If some simple rules are adopted, these errors can be addressed programmatically:

  • Case 1: Replace the offending character with its XML character entity ("&" becomes "&amp;", etc.
  • Case 2: Replace the "<" in "<3" with a space, so that it becomes " 3"
  • Case 3: Replace the invalid character with a space

However, all of these errors raise the same exception: System.Xml.XmlException

I would like to take an appropriate action when any of these errors are encountered, but what's the best way to do that? These three different errors all have the same HRESULT value (-2146232000), and so far the only way I have been able to differentiate amongst them is by inspection of the XmlException.Message string property.

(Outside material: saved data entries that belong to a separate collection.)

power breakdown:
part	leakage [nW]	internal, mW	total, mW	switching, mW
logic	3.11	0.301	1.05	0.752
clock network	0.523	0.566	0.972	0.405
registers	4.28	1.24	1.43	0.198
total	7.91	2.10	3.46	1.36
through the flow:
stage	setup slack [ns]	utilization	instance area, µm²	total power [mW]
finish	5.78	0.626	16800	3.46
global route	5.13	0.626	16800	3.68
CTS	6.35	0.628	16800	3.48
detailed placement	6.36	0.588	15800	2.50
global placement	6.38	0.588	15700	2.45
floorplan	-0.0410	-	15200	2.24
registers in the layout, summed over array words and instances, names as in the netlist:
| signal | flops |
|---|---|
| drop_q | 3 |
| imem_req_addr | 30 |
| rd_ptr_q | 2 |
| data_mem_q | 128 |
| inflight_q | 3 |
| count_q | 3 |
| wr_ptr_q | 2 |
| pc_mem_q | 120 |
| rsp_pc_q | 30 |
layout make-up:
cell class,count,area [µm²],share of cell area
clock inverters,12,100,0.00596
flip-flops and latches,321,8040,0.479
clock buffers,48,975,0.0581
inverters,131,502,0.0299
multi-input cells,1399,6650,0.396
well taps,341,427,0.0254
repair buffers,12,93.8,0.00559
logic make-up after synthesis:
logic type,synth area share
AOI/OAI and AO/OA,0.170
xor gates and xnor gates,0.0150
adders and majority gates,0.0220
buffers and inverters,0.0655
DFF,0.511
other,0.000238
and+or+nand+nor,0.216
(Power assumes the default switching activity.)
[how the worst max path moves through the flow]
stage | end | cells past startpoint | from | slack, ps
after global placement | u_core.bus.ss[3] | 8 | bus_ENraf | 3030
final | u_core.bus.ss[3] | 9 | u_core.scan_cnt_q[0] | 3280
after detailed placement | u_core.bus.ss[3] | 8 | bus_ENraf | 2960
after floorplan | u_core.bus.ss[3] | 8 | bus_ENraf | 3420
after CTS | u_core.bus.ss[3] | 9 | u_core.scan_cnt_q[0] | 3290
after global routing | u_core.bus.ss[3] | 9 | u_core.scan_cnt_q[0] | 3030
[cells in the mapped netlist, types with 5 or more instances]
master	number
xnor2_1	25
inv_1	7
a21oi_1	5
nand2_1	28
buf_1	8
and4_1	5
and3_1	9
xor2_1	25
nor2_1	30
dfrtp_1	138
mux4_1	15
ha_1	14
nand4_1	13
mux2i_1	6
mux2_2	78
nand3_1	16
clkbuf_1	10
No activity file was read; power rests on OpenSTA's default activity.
File: config.mk
export PLATFORM = sky130hd
export DESIGN_NAME = bram_sample_writer
export DESIGN_NICKNAME = d
export VERILOG_FILES = /design/src/rtl/bram_sample_writer.sv
export SDC_FILE = /design/constraint.sdc
export NUM_CORES = 1
export LEC_CHECK = 0
export CORE_MARGIN = 4
export CORE_UTILIZATION = 42
export CTS_CLUSTER_SIZE = 20
export DETAILED_ROUTE_END_ITERATION = 6
export GPL_TIMING_DRIVEN = 0
export PLACE_DENSITY = 0.86
export REMOVE_ABC_BUFFERS = 1
export SYNTH_ARGS = -nofsm -noshare
export SYNTH_HDL_FRONTEND = slang
export SYNTH_SLANG_ARGS = --single-unit
File: constraint.sdc
create_clock -name clk -period 1.8 [get_ports clk]
set_input_delay 0.18 -clock clk [delete_from_list [all_inputs] [get_ports clk]]
set_output_delay 0.18 -clock clk [all_outputs]
set_load 0.01 [all_outputs]
File: src/rtl/bram_sample_writer.sv
// Packs pairs of 16-bit RX samples into 32-bit words and writes them into a
// two-half ping-pong capture BRAM, pulsing block_done as each half fills.
module bram_sample_writer #(
    parameter int HALF_WORDS = 2048,
    parameter int HALF_BIT   = 13
) (
    input  logic        clk,
    input  logic        rst,
    input  logic        hab,
    input  logic [15:0] s_data,
    input  logic        s_valid,
    output logic        s_ready,
    output logic [31:0] bram_addr,
    output logic [31:0] bram_din,
    output logic        bram_en,
    output logic [3:0]  bram_we,
    output logic        block_done,
    output logic        bank,
    output logic        overflow
);

    localparam int AW = HALF_BIT + 1;
    localparam logic [HALF_BIT-3:0] LAST_IDX = (HALF_BIT - 2)'(HALF_WORDS - 1);

    typedef enum logic [1:0] {IDLE, LO, HI, WRITE} state_t;

    state_t          state_q, state_d;
    logic [AW-1:0]   addr_q, addr_d;
    logic [31:0]     din_q, din_d;
    logic            ready_q, ready_d;
    logic            en_q, en_d;
    logic [3:0]      we_q, we_d;
    logic            done_q, done_d;
    logic            bank_q, bank_d;
    logic            ovf_q, ovf_d;
    logic            accept;

    assign accept = s_valid && ready_q;

    always_comb begin
        state_d = state_q;
        addr_d  = addr_q;
        din_d   = din_q;
        en_d    = 1'b0;
        we_d    = 4'h0;
        done_d  = 1'b0;
        bank_d  = bank_q;
        ovf_d   = ovf_q;

        case (state_q)
            IDLE: begin
                if (!hab) state_d = LO;
            end
            LO: begin
                if (hab) begin
                    state_d = IDLE;
                end else if (accept) begin
                    din_d[15:0] = s_data;
                    state_d     = HI;
                end
            end
            HI: begin
                if (hab) begin
                    state_d = IDLE;
                end else if (accept) begin
                    din_d[31:16] = s_data;
                    state_d      = WRITE;
                end
            end
            WRITE: begin
                // Write strobes are registered, so the BRAM sees them one cycle later.
                en_d    = 1'b1;
                we_d    = 4'hF;
                state_d = hab ? IDLE : LO;
                if (s_valid) ovf_d = 1'b1;
            end
            default: state_d = IDLE;
        endcase

        // The address advances on the edge that completes the strobed write.
        if (en_q) begin
            addr_d = addr_q + AW'(4);
            if (addr_q[HALF_BIT-1:2] == LAST_IDX) begin
                done_d = 1'b1;
                bank_d = addr_q[HALF_BIT];
            end
        end

        ready_d = (state_d == LO) || (state_d == HI);
    end

    always_ff @(posedge clk or posedge rst) begin
        if (rst) begin
            state_q <= IDLE;
            addr_q  <= '0;
            din_q   <= '0;
            ready_q <= 1'b0;
            en_q    <= 1'b0;
            we_q    <= 4'h0;
            done_q  <= 1'b0;
            bank_q  <= 1'b0;
            ovf_q   <= 1'b0;
        end else begin
            state_q <= state_d;
            addr_q  <= addr_d;
            din_q   <= din_d;
            ready_q <= ready_d;
            en_q    <= en_d;
            we_q    <= we_d;
            done_q  <= done_d;
            bank_q  <= bank_d;
            ovf_q   <= ovf_d;
        end
    end

    assign s_ready    = ready_q;
    assign bram_addr  = {{(32 - AW){1'b0}}, addr_q};
    assign bram_din   = din_q;
    assign bram_en    = en_q;
    assign bram_we    = we_q;
    assign block_done = done_q;
    assign bank       = bank_q;
    assign overflow   = ovf_q;

endmodule

==> summary.txt, run 1 <==
status: complete, no violations
Final Hold Violating Endpoints: 0
routability cong.: 0.739
crit path DAT: 1.51 ns
Setup crit start kind: flip-flop
ant diodes: 0
DR vias: 1399
clk_skew: 0.00628 ns
I/O Pins: 93
CTS Root Cell: clkbuf_8
maxcap violations: 0
CP max FO: 11
CTS tree: done
Seq/Total Area, Yosys: 57.7%
Syn Inst Count: 157
commonest cells after routing, fill and taps aside: clkdlybuf4s50_1 (72), dfrtp_1 (51), mux2_2 (33)
fin crit share: 93.7%
initial antenna violation count: 0
Synth-to-Final Area Change: 38.0%
Final Cell Area: 3050 um^2
first-pass GRT wire length: 6.69 mm
Max Transition Viols Final: 0
FMAX: 593 MHz
WL final: 4.11 mm
Worst-path clk slew: 0.09 ns
global route overflow: 0
iteration-0 DRC count of the detailed router: 16
final setup vio count: 0
CTS H-tree depth: 2
die footprint: 6490 um^2
CP top delay family: buffers and inverters
worst min-delay path class: input port to async pin
clk buf depth: 2
WS Path Type: flip-flop to output port
FP Rows: 26
register bit total from synthesis: 51
Placeable Area: 5110 um^2
Worst-Skew Late Latency: 0.29 ns
min Tclk post-route: 1.69 ns
layout cells sized above 1: 21.9%
DP Wirelength: 3.05 mm
Critical path origin: bram_we[2]
RSZ-0062 raised after global routing: no
dpl cell area: 2910 um^2
Lkg Pwr: 0.00138 uW
Num CTS Buffers: 5
placed cells: 293
Vias/cell: 4.62
Die Y: 80.6 um
Die W: 80.6 um
Buf/Inv on CP: 1
synth warn: 0
# clock sinks: 51
FF-to-FF Start: bram_we[2]
vias in the first global route: 1434
Residual DRC: 0
Worst path max stage delay: 0.62 ns
Required @ worst endpoint: 1.62 ns
element type at the critical path end: output port
Synth cell types: 28
Filler Cells Inserted: 411
maximum vdd drop: 0.000579 V
commonest non-fill, non-tap cell in the layout: clkdlybuf4s50_1
critical path cell sequence: clkdlybuf4s50_1
Port Buffers: 72
WL/cell: 13.6 um
synthesized area: 2210 um^2
largest net degree at the start of global routing: 37
Final Non-Filler Cells: 303
Syn Area/Cell: 14.1 um^2
drt pass-1 iters: 2
Nets: 253
Final ANT Viol Nets: 0
pwr dens: 975 nW/um^2
GRT Util Overall: 13.4%
Initial Util: 43.3%
CP max-delay cell: clkdlybuf4s50_1
Fin Hold WS: 0.182 ns
power by group:
part | internal [uW] | switching (uW) | leakage (uW) | total, uW
registers | 1330 | 134 | 0.000663 | 1470
logic | 498 | 313 | 0.000663 | 811
clock network | 350 | 350 | 0.0000505 | 700
synthesized netlist by cell type (all sizes together):
library cell	instances	area (um^2)
buf	26	203
o21bai	1	7.51
and2	1	6.26
conb	1	3.75
dfrtp	51	1280
nand2	5	21.3
xor2	6	52.6
nor2	2	7.51
mux2	34	383
nor3	6	52.6
a21o	1	7.51
nor4	3	33.8
ha	1	12.5
a211oi	1	7.51
nand3	1	5.00
xnor2	5	43.8
nand2b	2	20.0
inv	4	15.0
nor2b	1	6.26
a31oi	1	6.26
nand4	4	40.0
sequential cells by signal, summed over array words and instances (netlist names):
| signal | flops |
|---|---|
| bram_we | 1 |
| bram_din | 32 |
| addr_q | 12 |
| overflow | 1 |
| bank | 1 |
| state_q | 2 |
| block_done | 1 |
| s_ready | 1 |
cell families after synthesis:
family / after synthesis / share of synthesized area, %
AOI/OAI and AO/OA: 4 / 1.30
xor gates and xnor gates: 11 / 4.36
adders and majority gates: 1 / 0.566
buffers and inverters: 30 / 9.85
DFF: 51 / 57.7
muxes: 34 / 17.3
other: 1 / 0.170
and+or+nand+nor: 25 / 8.72
stage by stage:
step                      total power, uW  setup TNS [ns]  worst slack (ns)  utilization, %
final                                2980               0             0.114            59.8
after global routing                 3170               0            0.0248            59.8
after CTS                            3030               0            0.0897            59.8
after detailed placement             2310          -10.74            -0.390            56.9
after global placement               2280          -38.83            -0.572            56.5
after floorplan                      1810               0            0.0633               -
routing by layer:
layer	track usage, %	routed length (um)	vias to the layer above
li1	-	-	644
met1	15.5	1690	686
met2	22.2	1920	63
met3	6.05	455	6
met4	4.05	46	0
met5	0	0	-
path summary, 6_finish.rpt:
check	endpoint	slack [ns]	cells after the start
setup / recovery	bram_we[3]	0.11	1
hold / removal	addr_q[6]	0.18	2
setup reg to reg	bank	0.22	3
hold reg to reg	overflow	0.47	1
max in group asynchronous	bram_din[26]	1.12	3
min in group clk	overflow	0.47	1
final cells by class:
class | instances | area (um^2) | share of cell area, %
clock buffers | 7 | 96.3 | 3.16
clock inverters | 1 | 7.51 | 0.246
inverters | 4 | 15.0 | 0.492
multi-input cells | 95 | 788 | 25.8
flip-flops and latches | 51 | 1280 | 41.8
well taps | 70 | 87.6 | 2.87
repair buffers | 75 | 781 | 25.6
repair_timing:
item	4_1_cts	5_1_grt
hold buffers	0	0
setup endpoints to repair	32	0
setup buffers	2	0
gates resized for setup	0	0
Power figures use the tool's default switching activity.
==> run 2, diff against run 1 <==
- HOLD_SLACK_MARGIN: unset -> 0.06
==> results of run 2 <==
The final DEF is identical to that of run 1; final timing and power are the same.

String comparison seems a lousy way to determine the exact cause of the error. Were I to follow that approach, the code would break should the exception message change in future versions of .NET. It would also not be portable to some languages.

Therefore, how does one programmatically differentiate between the various types of errors that could be represented in an XmlException?

EDIT

In the comments below I've received advice about the importance of ensuring that XML data is of high quality. I don't disagree, but as my question states, it's outside my control and I can do nothing about it. So, as well-intentioned as your remarks are, they miss the point. If you know a good way to differentiate amongst the very many errors that can be presented by the System.Xml.XmlException class, please, share your knowledge. Thank you.

1

There are 1 best solutions below

0
Michael Kay On

Rather than trying to parse non-XML with an XML parser and catching the errors, if you really want to process non-XML then I would try preprocessing it with a parser for the particular non-XML grammar that you want to accept. Before you ever submit the data to an XML parser, run it through a Perl script or similar that recognizes the patterns that you want to convert to XML, then run the result through an XML parser.